Historia de la IA (VII): Sistemas expertos y lógica simbólica (1960–1970): IA basada en reglas

Historia de la IA (VII): Sistemas expertos y lógica simbólica (1960–1970): IA basada en reglas

Mientras las redes neuronales quedaban un poco “en pausa” tras la desilusión del perceptrón, durante las décadas de 1960 y 1970 la investigación en inteligencia artificial tomó un rumbo diferente: el desarrollo de los llamados sistemas expertos. Este enfoque, también conocido como IA simbólica, se basaba en la idea de representar el conocimiento humano de forma explícita mediante reglas lógicas del tipo:

“Si se cumple la condición A, entonces realiza la acción B”.

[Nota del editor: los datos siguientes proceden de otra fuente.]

$ cat config.mk
export PLATFORM = sky130hd
export DESIGN_NAME = wakeup_event_config_regs
export DESIGN_NICKNAME = d
export VERILOG_FILES = /design/src/rtl/wecr_pkg.sv /design/src/rtl/wakeup_event_config_regs.sv
export VERILOG_INCLUDE_DIRS = /design/src /design/src/rtl
export SDC_FILE = /design/constraint.sdc
export NUM_CORES = 1
export LEC_CHECK = 0
export BUFFER_PORTS_ARGS = -buffer_cell sky130_fd_sc_hd__buf_2
export CAP_MARGIN = 10
export CORE_MARGIN = 1
export CORE_UTILIZATION = 45
export DETAILED_ROUTE_END_ITERATION = 6
export HOLD_SLACK_MARGIN = 0.05
export PLACE_DENSITY = 0.77
export RECOVER_POWER = 50
export REMOVE_ABC_BUFFERS = 1
export SYNTH_ARGS = -nofsm -noshare
export SYNTH_HDL_FRONTEND = slang
export SYNTH_SLANG_ARGS = --single-unit
$ cat constraint.sdc
create_clock -name clk -period 1.8 [get_ports clk]
set_input_delay 0.45 -clock clk [delete_from_list [all_inputs] [get_ports clk]]
set_output_delay 0.45 -clock clk [all_outputs]
set_load 0.03 [all_outputs]
$ cat src/rtl/wecr_map.svh
// Purpose: Register indexes, field positions and reset values of the wake-up event registers
// Assumes: Byte address on the bus is four times the register index
// Notes:   Definitions only
`ifndef WECR_MAP_SVH
`define WECR_MAP_SVH

// Register indexes
`define WECR_IDX_BASE_LOW    16'hFCC8
`define WECR_IDX_BASE_HIGH   16'hFCCA
`define WECR_IDX_IRQ_ENABLE  16'hFCCC
`define WECR_IDX_HOST_STATUS 16'hFCCE
`define WECR_IDX_EVENT_FLAGS 16'hFCD2
`define WECR_IDX_EVENT_CTRL  16'hFCD4

// Interrupt enable fields
`define WECR_EN_ALARM        0
`define WECR_EN_SLEEP_LO     1
`define WECR_EN_SLEEP_HI     5
`define WECR_EN_BUTTON       6
`define WECR_EN_SUPPLY       7

// Host event status fields
`define WECR_HS_RING1        0
`define WECR_HS_RING2        1
`define WECR_HS_RING         3
`define WECR_HS_SWEVT        6
`define WECR_HS_MODIRQ       7
`define WECR_HS_IMPL_MASK    8'hCB

// Event flag fields
`define WECR_EF_ALARM        0
`define WECR_EF_S0           6
`define WECR_EF_IMPL_MASK    8'h7F

// Event control fields
`define WECR_EC_SWMODE       0
`define WECR_EC_BUTTON_CHG   1
`define WECR_EC_SUPPLY_OFF   2
`define WECR_EC_BUTTON_LVL   3

// Reset values
`define WECR_RST_BYTE        8'h00

// Bus answers
`define WECR_RESP_OKAY       2'h0
`define WECR_RESP_SLVERR     2'h2

`endif

$ cat src/rtl/wecr_pkg.sv
// Purpose: Types shared by the wake-up event register block
// Assumes: Constants live in wecr_map.svh
// Notes:   Event inputs travel as packed structs
package wecr_pkg;

    // Host-side wake events, each a one-cycle pulse except swStatus6
    typedef struct packed {
        logic ring1;        // Ring indicator 1 event
        logic ring2;        // Ring indicator 2 event
        logic ring;         // Ring detection event
        logic modIrq;       // Module IRQ event
        logic swStatus6;    // Level of host wake status bit 6
        logic swWrite1;     // Host wrote one to host wake status bit 6
    } wecr_host_evt_t;

    // Power-state inputs from the host domain
    typedef struct packed {
        logic       alarm;      // RTC alarm output level
        logic [5:0] sleepReq;   // Host one-writes to host wake state, S5..S0
        logic       buttonMode; // Button mode mirror level
        logic       supplyOff;  // Host wrote one to supply-off bit, pulse
    } wecr_power_evt_t;

    // Register selector
    typedef enum logic [2:0] {
        WECR_SEL_NONE,
        WECR_SEL_BASE_LOW,
        WECR_SEL_BASE_HIGH,
        WECR_SEL_IRQ_ENABLE,
        WECR_SEL_HOST_STATUS,
        WECR_SEL_EVENT_FLAGS,
        WECR_SEL_EVENT_CTRL
    } wecr_sel_t;

endpackage : wecr_pkg

$ cat src/rtl/wakeup_event_config_regs.sv
// Purpose: Core-side wake-up event and host configuration base registers
// Assumes: AXI4-Lite slave, 25 MHz clk, all inputs synchronous to clk
// Notes:   Interrupt vector feeds the wake-up input unit, level high
//
// Contract
// - Base low byte bit 0 always zero
// - Base high byte is separate RW register
// - Base bytes cleared only on power-up
// - Interrupt enables cleared on warm reset
// - Interrupts level high, drop on clear
// - Alarm interrupt gated by enable bit 0
// - Bits 5..1 enable sleep request interrupts
// - S0 interrupt enabled by any S1..S5 enable
// - Bit 6 enables button mode change interrupt
// - Bit 7 enables supply off interrupt
// - Status set by same host wake events
// - Status cleared on power-up and software reset
// - One clears status bit, zero keeps
// - Status bits 0,1,3 ring; 2,4,5 reserved
// - Mode clear: bit 6 on rising status
// - Mode set: bit 6 on host write
// - Bit 7 latches module IRQ until cleared
// - Alarm flag set on rising alarm edge
// - Sleep flags set by host, one-clear
`timescale 1ns/100ps
`include "wecr_map.svh"

module wakeup_event_config_regs (
    input  wire logic                     clk,
    input  wire logic                     resetn,
    input  wire logic                     warmResetn,
    input  wire logic                     hostSwResetn,
    input  wire wecr_pkg::wecr_host_evt_t  hostEvt,
    input  wire wecr_pkg::wecr_power_evt_t powerEvt,
    input  wire logic [19:0]              awaddr,
    input  wire logic                     awvalid,
    output logic                          awready,
    input  wire logic [31:0]              wdata,
    input  wire logic [3:0]               wstrb,
    input  wire logic                     wvalid,
    output logic                          wready,
    output logic [1:0]                    bresp,
    output logic                          bvalid,
    input  wire logic                     bready,
    input  wire logic [19:0]              araddr,
    input  wire logic                     arvalid,
    output logic                          arready,
    output logic [31:0]                   rdata,
    output logic [1:0]                    rresp,
    output logic                          rvalid,
    input  wire logic                     rready,
    output logic [15:0]                   hostCfgBase,
    output logic [7:0]                    coreIrq
);

    // Address to register selector, shared by read and write paths
    function automatic wecr_pkg::wecr_sel_t decode(input logic [19:0] addr);
        logic [15:0] idx;
        idx = 16'(addr >> 2);
        decode = wecr_pkg::WECR_SEL_NONE;
        if (addr[1:0] == 2'h0) begin
            unique case (idx)
                `WECR_IDX_BASE_LOW:    decode = wecr_pkg::WECR_SEL_BASE_LOW;
                `WECR_IDX_BASE_HIGH:   decode = wecr_pkg::WECR_SEL_BASE_HIGH;
                `WECR_IDX_IRQ_ENABLE:  decode = wecr_pkg::WECR_SEL_IRQ_ENABLE;
                `WECR_IDX_HOST_STATUS: decode = wecr_pkg::WECR_SEL_HOST_STATUS;
                `WECR_IDX_EVENT_FLAGS: decode = wecr_pkg::WECR_SEL_EVENT_FLAGS;
                `WECR_IDX_EVENT_CTRL:  decode = wecr_pkg::WECR_SEL_EVENT_CTRL;
                default:               decode = wecr_pkg::WECR_SEL_NONE;
            endcase
        end
    endfunction : decode

    // Sticky flag update: hardware set wins over one-clear
    function automatic logic [7:0] stickyNext(input logic [7:0] cur,
                                              input logic [7:0] set,
                                              input logic [7:0] clr);
        stickyNext = (cur & ~clr) | set;
    endfunction : stickyNext

    // Register storage
    logic [7:0]  baseLow;          // Host config base, low byte
    logic [7:0]  baseHigh;         // Host config base, high byte
    logic [7:0]  irqEnable;        // Power event interrupt enables
    logic [7:0]  hostStatus;       // Host event status
    logic [7:0]  eventFlags;       // Alarm and sleep request flags
    logic        swEventMode;      // Software event mode
    logic        buttonChg;        // Button mode changed flag
    logic        supplyOffFlag;    // Supply off flag

    // Edge detection history
    logic        alarmPrev;        // Previous alarm level
    logic        swStatus6Prev;    // Previous host wake status bit 6
    logic        buttonPrev;       // Previous button mode level

    // Bus holding registers
    logic [19:0] wrAddr;           // Captured write address
    logic [7:0]  wrData;           // Captured write data low byte
    logic        wrLane0;          // Captured byte lane 0 strobe

    // Write decode
    wecr_pkg::wecr_sel_t wrSel;
    wecr_pkg::wecr_sel_t rdSel;
    logic        doWrite;          // Both halves held, write now
    logic        wrByte;           // Write touches byte lane 0
    logic [7:0]  wrOnes;           // One-write mask for W1C fields

    assign wrSel   = decode(wrAddr);
    assign rdSel   = decode(araddr);
    assign doWrite = !awready && !wready && !bvalid;
    assign wrByte  = doWrite && wrLane0;
    assign wrOnes  = wrByte ? wrData : 8'h00;

    // Per-register write strobes
    logic weBaseLow;
    logic weBaseHigh;
    logic weIrqEnable;
    logic weEventCtrl;
    logic [7:0] clrHostStatus;     // One-clear mask for host status
    logic [7:0] clrEventFlags;     // One-clear mask for event flags
    logic [7:0] clrEventCtrl;      // One-clear mask for event control

    assign weBaseLow     = wrByte && (wrSel == wecr_pkg::WECR_SEL_BASE_LOW);
    assign weBaseHigh    = wrByte && (wrSel == wecr_pkg::WECR_SEL_BASE_HIGH);
    assign weIrqEnable   = wrByte && (wrSel == wecr_pkg::WECR_SEL_IRQ_ENABLE);
    assign weEventCtrl   = wrByte && (wrSel == wecr_pkg::WECR_SEL_EVENT_CTRL);
    assign clrHostStatus = (wrSel == wecr_pkg::WECR_SEL_HOST_STATUS) ? wrOnes : 8'h00;
    assign clrEventFlags = (wrSel == wecr_pkg::WECR_SEL_EVENT_FLAGS) ? wrOnes : 8'h00;
    assign clrEventCtrl  = weEventCtrl ? wrData : 8'h00;

    // Host event status set terms
    logic [7:0] setHostStatus;
    logic       swEventSet;

    assign swEventSet = swEventMode ? hostEvt.swWrite1
                                    : (hostEvt.swStatus6 && !swStatus6Prev);
    always_comb begin
        setHostStatus                  = 8'h00;
        setHostStatus[`WECR_HS_RING1]  = hostEvt.ring1;
        setHostStatus[`WECR_HS_RING2]  = hostEvt.ring2;
        setHostStatus[`WECR_HS_RING]   = hostEvt.ring;
        setHostStatus[`WECR_HS_SWEVT]  = swEventSet;
        setHostStatus[`WECR_HS_MODIRQ] = hostEvt.modIrq;
    end

    // Event flag set terms
    logic [7:0] setEventFlags;

    always_comb begin
        setEventFlags                 = 8'h00;
        setEventFlags[`WECR_EF_ALARM] = powerEvt.alarm && !alarmPrev;
        setEventFlags[`WECR_EF_S0]    = powerEvt.sleepReq[0];
        setEventFlags[5:1]            = powerEvt.sleepReq[5:1];
    end

    // Next register values
    logic [7:0] next_hostStatus;
    logic [7:0] next_eventFlags;
    logic       next_buttonChg;
    logic       next_supplyOff;

    assign next_hostStatus = stickyNext(hostStatus, setHostStatus, clrHostStatus)
                             & `WECR_HS_IMPL_MASK;
    assign next_eventFlags = stickyNext(eventFlags, setEventFlags, clrEventFlags)
                             & `WECR_EF_IMPL_MASK;
    assign next_buttonChg  = (powerEvt.buttonMode != buttonPrev)
                             || (buttonChg && !clrEventCtrl[`WECR_EC_BUTTON_CHG]);
    assign next_supplyOff  = powerEvt.supplyOff
                             || (supplyOffFlag && !clrEventCtrl[`WECR_EC_SUPPLY_OFF]);

    // Interrupt vector toward the wake-up input unit
    logic [7:0] next_coreIrq;
    logic       sleepAnyEn;

    assign sleepAnyEn = |irqEnable[`WECR_EN_SLEEP_HI:`WECR_EN_SLEEP_LO];
    always_comb begin
        next_coreIrq                   = 8'h00;
        next_coreIrq[`WECR_EN_ALARM]   = irqEnable[`WECR_EN_ALARM]
                                         && eventFlags[`WECR_EF_ALARM];
        next_coreIrq[5:1]              = irqEnable[5:1] & eventFlags[5:1];
        next_coreIrq[`WECR_EN_SLEEP_LO] = next_coreIrq[`WECR_EN_SLEEP_LO]
                                         || (sleepAnyEn && eventFlags[`WECR_EF_S0]);
        next_coreIrq[`WECR_EN_BUTTON]  = irqEnable[`WECR_EN_BUTTON] && buttonChg;
        next_coreIrq[`WECR_EN_SUPPLY]  = irqEnable[`WECR_EN_SUPPLY] && supplyOffFlag;
    end

    // Read data mux
    logic [7:0] rdByte;
    logic       rdHit;

    assign rdHit = (rdSel != wecr_pkg::WECR_SEL_NONE);
    always_comb begin
        rdByte = 8'h00;
        unique case (rdSel)
            wecr_pkg::WECR_SEL_BASE_LOW:    rdByte = baseLow;
            wecr_pkg::WECR_SEL_BASE_HIGH:   rdByte = baseHigh;
            wecr_pkg::WECR_SEL_IRQ_ENABLE:  rdByte = irqEnable;
            wecr_pkg::WECR_SEL_HOST_STATUS: rdByte = hostStatus;
            wecr_pkg::WECR_SEL_EVENT_FLAGS: rdByte = eventFlags;
            wecr_pkg::WECR_SEL_EVENT_CTRL:  rdByte = {4'h0, powerEvt.buttonMode, supplyOffFlag,
                                                      buttonChg, swEventMode};
            wecr_pkg::WECR_SEL_NONE:        rdByte = 8'h00;
        endcase
    end

    // Base address: power-up reset only
    always_ff @(posedge clk) begin
        if (!resetn) begin
            baseLow  <= `WECR_RST_BYTE;
            baseHigh <= `WECR_RST_BYTE;
        end else begin
            if (weBaseLow) begin
                baseLow <= {wrData[7:1], 1'b0};
            end
            if (weBaseHigh) begin
                baseHigh <= wrData;
            end
        end
    end

    // Interrupt enables: warm reset too
    always_ff @(posedge clk) begin
        if (!resetn || !warmResetn) begin
            irqEnable   <= `WECR_RST_BYTE;
            swEventMode <= 1'b0;
        end else if (weEventCtrl) begin
            swEventMode <= wrData[`WECR_EC_SWMODE];
        end else if (weIrqEnable) begin
            irqEnable <= wrData;
        end
    end

    // Host event status: power-up or host software reset
    always_ff @(posedge clk) begin
        if (!resetn || !hostSwResetn) begin
            hostStatus <= `WECR_RST_BYTE;
        end else begin
            hostStatus <= next_hostStatus;
        end
    end

    // Power event flags and edge history
    always_ff @(posedge clk) begin
        if (!resetn) begin
            eventFlags    <= `WECR_RST_BYTE;
            buttonChg     <= 1'b0;
            supplyOffFlag <= 1'b0;
            alarmPrev     <= 1'b0;
            swStatus6Prev <= 1'b0;
            buttonPrev    <= 1'b0;
        end else begin
            eventFlags    <= next_eventFlags;
            buttonChg     <= next_buttonChg;
            supplyOffFlag <= next_supplyOff;
            alarmPrev     <= powerEvt.alarm;
            swStatus6Prev <= hostEvt.swStatus6;
            buttonPrev    <= powerEvt.buttonMode;
        end
    end

    // Interrupt and base outputs, registered
    always_ff @(posedge clk) begin
        if (!resetn) begin
            coreIrq     <= 8'h00;
            hostCfgBase <= 16'h0000;
        end else begin
            coreIrq     <= next_coreIrq;
            hostCfgBase <= {baseHigh, baseLow};
        end
    end

    // Write address channel
    always_ff @(posedge clk) begin
        if (!resetn) begin
            awready <= 1'b1;
            wrAddr  <= 20'h00000;
        end else if (awvalid && awready) begin
            awready <= 1'b0;
            wrAddr  <= awaddr;
        end else if (bvalid && bready) begin
            awready <= 1'b1;
        end
    end

    // Write data channel
    always_ff @(posedge clk) begin
        if (!resetn) begin
            wready  <= 1'b1;
            wrData  <= 8'h00;
            wrLane0 <= 1'b0;
        end else if (wvalid && wready) begin
            wready  <= 1'b0;
            wrData  <= wdata[7:0];
            wrLane0 <= wstrb[0];
        end else if (bvalid && bready) begin
            wready <= 1'b1;
        end
    end

    // Write response
    always_ff @(posedge clk) begin
        if (!resetn) begin
            bvalid <= 1'b0;
            bresp  <= `WECR_RESP_OKAY;
        end else if (doWrite) begin
            bvalid <= 1'b1;
            bresp  <= (wrSel == wecr_pkg::WECR_SEL_NONE) ? `WECR_RESP_SLVERR : `WECR_RESP_OKAY;
        end else if (bvalid && bready) begin
            bvalid <= 1'b0;
        end
    end

    // Read channel: data captured with the address
    always_ff @(posedge clk) begin
        if (!resetn) begin
            arready <= 1'b1;
            rvalid  <= 1'b0;
            rdata   <= 32'h00000000;
            rresp   <= `WECR_RESP_OKAY;
        end else if (arvalid && arready) begin
            arready <= 1'b0;
            rvalid  <= 1'b1;
            rdata   <= {24'h000000, rdByte};
            rresp   <= rdHit ? `WECR_RESP_OKAY : `WECR_RESP_SLVERR;
        end else if (rvalid && rready) begin
            arready <= 1'b1;
            rvalid  <= 1'b0;
        end
    end

endmodule : wakeup_event_config_regs

==> results.sh, run 1 <==
export IMPL_status="finished clean"
export IMPL_io_buffers=106
export IMPL_synth_xor_area_frac=0.001929
export IMPL_wl_per_cell_microns=14.10
export IMPL_syn_inst=486
export IMPL_dr_wl_met2_microns=4899
export IMPL_gr_total_overflow=0
export IMPL_cp_required_ps=2070
export IMPL_place_ws_ps=-226.6
export IMPL_rsz0062_at_grt="true"
export IMPL_clockBufferDepth=2
export IMPL_wl_microns=10640
export IMPL_postPlaceCellArea_sq_um=5319
export IMPL_clk_insertion_delay_late_ps=380
export IMPL_yosysSeqAreaShare=0.4675
export IMPL_top_layer="met4"
export IMPL_maxCapViolCount=0
export IMPL_final_cell_area_sq_um=5509
export IMPL_finalClockSkew_ps=19.23
export IMPL_synth_edf_count=0
export IMPL_placed_cells=737
export IMPL_drcViolationCount=0
export IMPL_htreeDepth=3
export IMPL_synthFlopType="dfxtp_1"
export IMPL_peakVddDrop_uv=371.7
export IMPL_ant_nets=0
export IMPL_finalSetupViolCount=0
export IMPL_fin_cells=755
export IMPL_synthArstFlopShare=0
export IMPL_ys_ff_latch=106
export IMPL_hp_class="input port to register"
export IMPL_rows=36
export IMPL_finalMaxSlewViolations=0
export IMPL_synth_top_area_cell="dfxtp_1"
export IMPL_synth_compound_area_share=0.1353
export IMPL_synth_simple_area_share=0.2544
export IMPL_dieArea_sq_um=10490
export IMPL_synth_fa_ha_area_frac=0
export IMPL_vias=3745
export IMPL_dpl_hpwl_microns=8076
export IMPL_cts_root_buf="clkbuf_8"
export IMPL_grtUsageTotal=0.2051
export IMPL_synth_top_family_by_area="simple AND/OR/NAND/NOR gates"
export IMPL_core_sq_um=9774
export IMPL_dr_wl_met3_microns=489
export IMPL_startpoint_type="register"
export IMPL_synth_warnings=0
export IMPL_fin_nets=717
export IMPL_synthMuxAreaShare=0.07029
export IMPL_dieHeight_microns=102.4
export IMPL_grt_max_degree=31
export IMPL_start_util=0.4644
export IMPL_vias_per_cell=4.960
export IMPL_clock_sinks=106
export IMPL_antennaDiodeCount=0
export IMPL_syn_to_final_growth_pct=21.36
export IMPL_cts_tree="done"
export IMPL_worstPathArrival_ps=2050
export IMPL_met1Wirelength_microns=5094
export IMPL_leakage_nw=2.300
export IMPL_cts_clk_slew_worst_paths_ps=120
export IMPL_synth_top_cell_area_share=0.4675
export IMPL_fin_crit_ps=1782
export IMPL_p_per_area_nw_per_um2=790.5
export IMPL_grt_pass1_vias=3466
export IMPL_period_share=0.9899
export IMPL_drtPass1Iterations=4
export IMPL_tightest_slew_ps=977.8
export IMPL_syn_area_sq_um=4539
export IMPL_synthTopCellsByArea="dfxtp_1 47%, mux2i_1 5.3%, nand2_1 5.2%"
export IMPL_drt_iter0_drc=119
export IMPL_timing_hold_ws_ps=294.6
export IMPL_syn_avg_cell_area_sq_um=9.340
export IMPL_die_x_microns=102.4
export IMPL_max_freq_mhz=561.2
export IMPL_yosysUniqueCellTypes=53
export IMPL_worst_slack_ps=18.18
export IMPL_io_pins=165
export IMPL_final_util=0.5636
export IMPL_cts_buffers=9
export IMPL_critPathKind="register to register"
export IMPL_grt_pass1_wl_microns=16630
export IMPL_cp_end_kind="register"
export IMPL_final_hold_viol_count=0
export IMPL_antenna_found_initial=0
export IMPL_crit_fanout=8
export IMPL_gp_congestion=0.8612
export IMPL_slew_headroom=0.3481
export IMPL_drive_gt1_frac=0.2492
## worst paths after layout
path / startpoint / endpoint / slack [ps] / cells after the start
max reg2reg: wrAddr[1] / baseHigh[6] / 20 / 7
max: wrAddr[1] / baseHigh[6] / 20 / 7
min: powerEvt[8] / alarmPrev / 290 / 2
min reg2reg: rdata[4] / rdata[4] / 470 / 2
## registers in the layout, summed over array words and instances (netlist names), 5 cells and up
signal and count:
rdata 8, hostCfgBase 15, irqEnable 8, coreIrq 8, wrData 8, hostStatus 5
baseLow 7, baseHigh 8, eventFlags 7, wrAddr 18
## layout by cell type, fill, tap and decap left out, drive strengths merged, types with 7 or more instances in the layout
cell / n
buf: 116
o21ai: 21
nand2: 63
mux2: 7
a31oi: 14
dfxtp: 106
and2: 23
clkbuf: 30
conb: 27
mux2i: 24
nor2b: 25
nand2b: 9
nand3: 15
and3: 11
nor2: 21
a21boi: 28
inv: 18
## area by class of cell
class / count / area [sq um]
clock buffers: 9 / 123.9
clock inverters: 7 / 58.81
fillers: 894 / 4265
inverters: 14 / 52.55
multi-input cells: 349 / 2225
flip-flops and latches: 106 / 2125
well taps: 133 / 166.4
repair buffers: 137 / 758.2
## layer usage
metal	vias to the layer above	global-route usage
met3	16	0.04036
met5	-	0
met2	96	0.3303
met4	0	0.06813
li1	1902	-
met1	1731	0.2751
## power by group
part / switching, W / internal (W)
combinational: 0.000297 / 0.000176
clock: 0.000860 / 0.000528
sequential: 0.0000731 / 0.00242
## logic make-up (layout without fill, tap and decap cells)
family | count (synthesis) | after routing
simple gates | 199 | 199
flops | 106 | 106
mux | 31 | 31
compound gates | 91 | 91
buf+inv | 57 | 167
other cells | 1 | 27
xor+xnor | 1 | 1
## per-stage QoR
step | TNS (ps) | power [W]
after floorplan | -6816 | 0.002799
after global placement | -1407 | 0.002993
after detailed placement | -1601 | 0.003013
after CTS | 0 | 0.004372
after global routing | -1854 | 0.004522
final | 0 | 0.004355
## Yosys cell counts (all sizes together), types with 2 or more instances
library cell,n
o311ai,3
buf,29
mux2,7
nand3,15
and2,23
a32oi,2
o21ai,21
nor3,3
mux2i,24
and4bb,2
a31oi,14
a211oi,2
o31ai,5
nor2,21
nor2b,25
nand4,3
nor4,6
nand4b,3
nand2,63
and4b,2
a21boi,28
a21oi,6
a221oi,4
or3b,2
and3,11
dfxtp,106
nand2b,9
inv,14
nor3b,3
clkbuf,14
nor4b,2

Estos sistemas no razonaban de forma autónoma como lo haría un ser humano, sino que seguían cadenas de reglas preprogramadas para llegar a conclusiones. En otras palabras, imitaban el razonamiento humano de manera estructurada y controlada, dentro de límites muy específicos.

La “inteligencia” del sistema dependía totalmente del conocimiento que los expertos humanos introducían manualmente en forma de reglas.

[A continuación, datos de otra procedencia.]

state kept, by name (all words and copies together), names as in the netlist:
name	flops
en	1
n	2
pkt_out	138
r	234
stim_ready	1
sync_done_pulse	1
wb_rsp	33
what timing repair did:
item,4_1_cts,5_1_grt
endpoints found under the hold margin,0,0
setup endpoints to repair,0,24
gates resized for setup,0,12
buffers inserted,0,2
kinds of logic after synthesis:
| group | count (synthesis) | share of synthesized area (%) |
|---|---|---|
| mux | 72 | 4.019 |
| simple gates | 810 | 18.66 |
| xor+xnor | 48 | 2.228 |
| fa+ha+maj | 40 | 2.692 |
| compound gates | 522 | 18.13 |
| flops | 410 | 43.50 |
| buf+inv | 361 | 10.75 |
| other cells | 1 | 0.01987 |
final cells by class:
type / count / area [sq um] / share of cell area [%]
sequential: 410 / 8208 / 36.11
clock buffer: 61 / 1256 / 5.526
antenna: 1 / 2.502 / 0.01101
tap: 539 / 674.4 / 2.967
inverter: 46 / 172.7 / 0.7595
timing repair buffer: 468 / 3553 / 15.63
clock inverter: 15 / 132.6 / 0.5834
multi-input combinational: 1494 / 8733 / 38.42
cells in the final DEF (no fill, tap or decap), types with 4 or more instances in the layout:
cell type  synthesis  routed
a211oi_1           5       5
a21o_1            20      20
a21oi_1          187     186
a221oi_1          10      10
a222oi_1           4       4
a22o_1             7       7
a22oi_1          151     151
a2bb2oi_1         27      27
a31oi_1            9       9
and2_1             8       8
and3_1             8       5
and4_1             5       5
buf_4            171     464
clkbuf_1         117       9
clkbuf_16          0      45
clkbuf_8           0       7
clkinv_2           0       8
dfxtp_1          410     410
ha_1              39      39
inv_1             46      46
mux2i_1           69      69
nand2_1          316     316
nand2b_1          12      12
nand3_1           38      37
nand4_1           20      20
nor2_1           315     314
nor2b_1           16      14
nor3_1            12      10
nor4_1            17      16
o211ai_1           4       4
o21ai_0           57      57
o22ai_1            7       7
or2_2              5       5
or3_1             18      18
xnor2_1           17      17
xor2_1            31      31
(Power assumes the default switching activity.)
===== src/hdl/fbpll_pkg.sv =====
package fbpll_pkg;
   localparam int BOOT_W = 4;
   localparam int EBM_W = 3;
   localparam int MS_W = 3;
   localparam int PLL_MULTIPLIER_FIELD_W = 5;
   localparam int DIV_W = 5;
   // Boot source codes
   localparam logic [BOOT_W-1:0] BOOT_EMU = 4'h0;
   localparam logic [BOOT_W-1:0] BOOT_SRC_1 = 4'h1;
   localparam logic [BOOT_W-1:0] BOOT_SRC_3 = 4'h3;
   localparam logic [BOOT_W-1:0] BOOT_DIRECT_EXT = 4'h4;
   localparam logic [BOOT_W-1:0] BOOT_EXT_NOAIS = 4'h9;
   localparam logic [BOOT_W-1:0] BOOT_I2C = 4'h5;
   localparam logic [BOOT_W-1:0] BOOT_SPI16 = 4'h6;
   localparam logic [BOOT_W-1:0] BOOT_NAND = 4'h7;
   localparam logic [BOOT_W-1:0] BOOT_SPI24 = 4'hF;
   localparam logic [EBM_W-1:0] EBM_FIXED = 3'h1;
   // Multiplier field values
   localparam logic [PLL_MULTIPLIER_FIELD_W-1:0] PLL_MULTIPLIER_FIELD_X27 = 5'h1A;
   localparam logic [PLL_MULTIPLIER_FIELD_W-1:0] PLL_MULTIPLIER_FIELD_X15 = 5'h0E;
   localparam logic [PLL_MULTIPLIER_FIELD_W-1:0] PLL_MULTIPLIER_FIELD_X20 = 5'h13;
   localparam logic [PLL_MULTIPLIER_FIELD_W-1:0] PLL_MULTIPLIER_FIELD_X16 = 5'h0F;
   localparam logic [PLL_MULTIPLIER_FIELD_W-1:0] PLL_MULTIPLIER_FIELD_X18 = 5'h11;
   localparam logic [PLL_MULTIPLIER_FIELD_W-1:0] PLL_MULTIPLIER_FIELD_X22 = 5'h15;
   localparam logic [PLL_MULTIPLIER_FIELD_W-1:0] PLL_MULTIPLIER_FIELD_X25 = 5'h18;
   localparam logic [PLL_MULTIPLIER_FIELD_W-1:0] PLL_MULTIPLIER_FIELD_X30 = 5'h1D;
   localparam logic [PLL_MULTIPLIER_FIELD_W-1:0] PLL_MULTIPLIER_FIELD_RESET = 5'h00;
   localparam logic [DIV_W-1:0] DIV_BY2 = 5'h01;
   localparam logic [DIV_W-1:0] DIV_BY1 = 5'h00;
   localparam int EEPROM_ADDR_BITS = 16;
   localparam int SPI_DATA_BITS = 8;
   localparam int FLASH_CS_INDEX = 2;
   localparam logic [4:0] EEPROM_ADDR_BITS_V = 5'h10;
   localparam logic [3:0] SPI_DATA_BITS_V = 4'h8;
   localparam logic [1:0] FLASH_CS_V = 2'h2;
   typedef enum logic [1:0] {
      FBP_IDLE,
      FBP_LATCH,
      FBP_APPLY,
      FBP_HOLD
   } fbp_state_t;
endpackage : fbpll_pkg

El objetivo era simular el comportamiento de un especialista humano en un campo concreto (como la medicina, la química o incluso la logística) para automatizar decisiones en contextos bien definidos. Para ello, se desarrollaban grandes bases de conocimiento y se utilizaban motores de inferencia lógica, que permitían aplicar esas reglas paso a paso según el problema planteado.

Algunos ejemplos tempranos fueron DENDRAL, desarrollado en la Universidad de Stanford, que ayudaba a determinar la estructura de compuestos químicos a partir de datos, o MYCIN, un sistema diseñado para diagnosticar infecciones bacterianas y recomendar tratamientos antibióticos.

Los sistemas expertos demostraron ser muy eficaces en campos donde el conocimiento podía formalizarse con precisión y las situaciones eran relativamente predecibles.

Sin embargo, su mayor fortaleza también fue su mayor debilidad: dependían por completo de reglas predefinidas, lo que los hacía costosos de desarrollar, difíciles de mantener y, sobre todo, muy poco flexibles ante situaciones nuevas o inciertas. Además, carecían totalmente de capacidad de aprendizaje autónomo, lo que claramente los alejaba del ideal de una inteligencia capaz de adaptarse a nuevos contextos o situaciones.

A pesar de estas limitaciones, los sistemas expertos dominaron la investigación en IA durante bastante tiempo (casi dos décadas) y permitieron importantes bastantes aplicaciones prácticas. También sentaron las bases de áreas como la representación del conocimiento, los lenguajes de programación lógica (como Prolog) y los sistemas de planificación automática.

El contraste con los enfoques (el perceptrón y las redes neuronales) reflejaba una de las divisiones históricas más profundas en la IA: por un lado, la IA simbólica (basada en reglas predefinidas y razonamiento lógico) y por otro, el aprendizaje automático, basado en la experiencia y el ajuste de parámetros.

Un debate que, con matices distintos, sigue existiendo hoy en día en el mundo de la inteligencia artificial.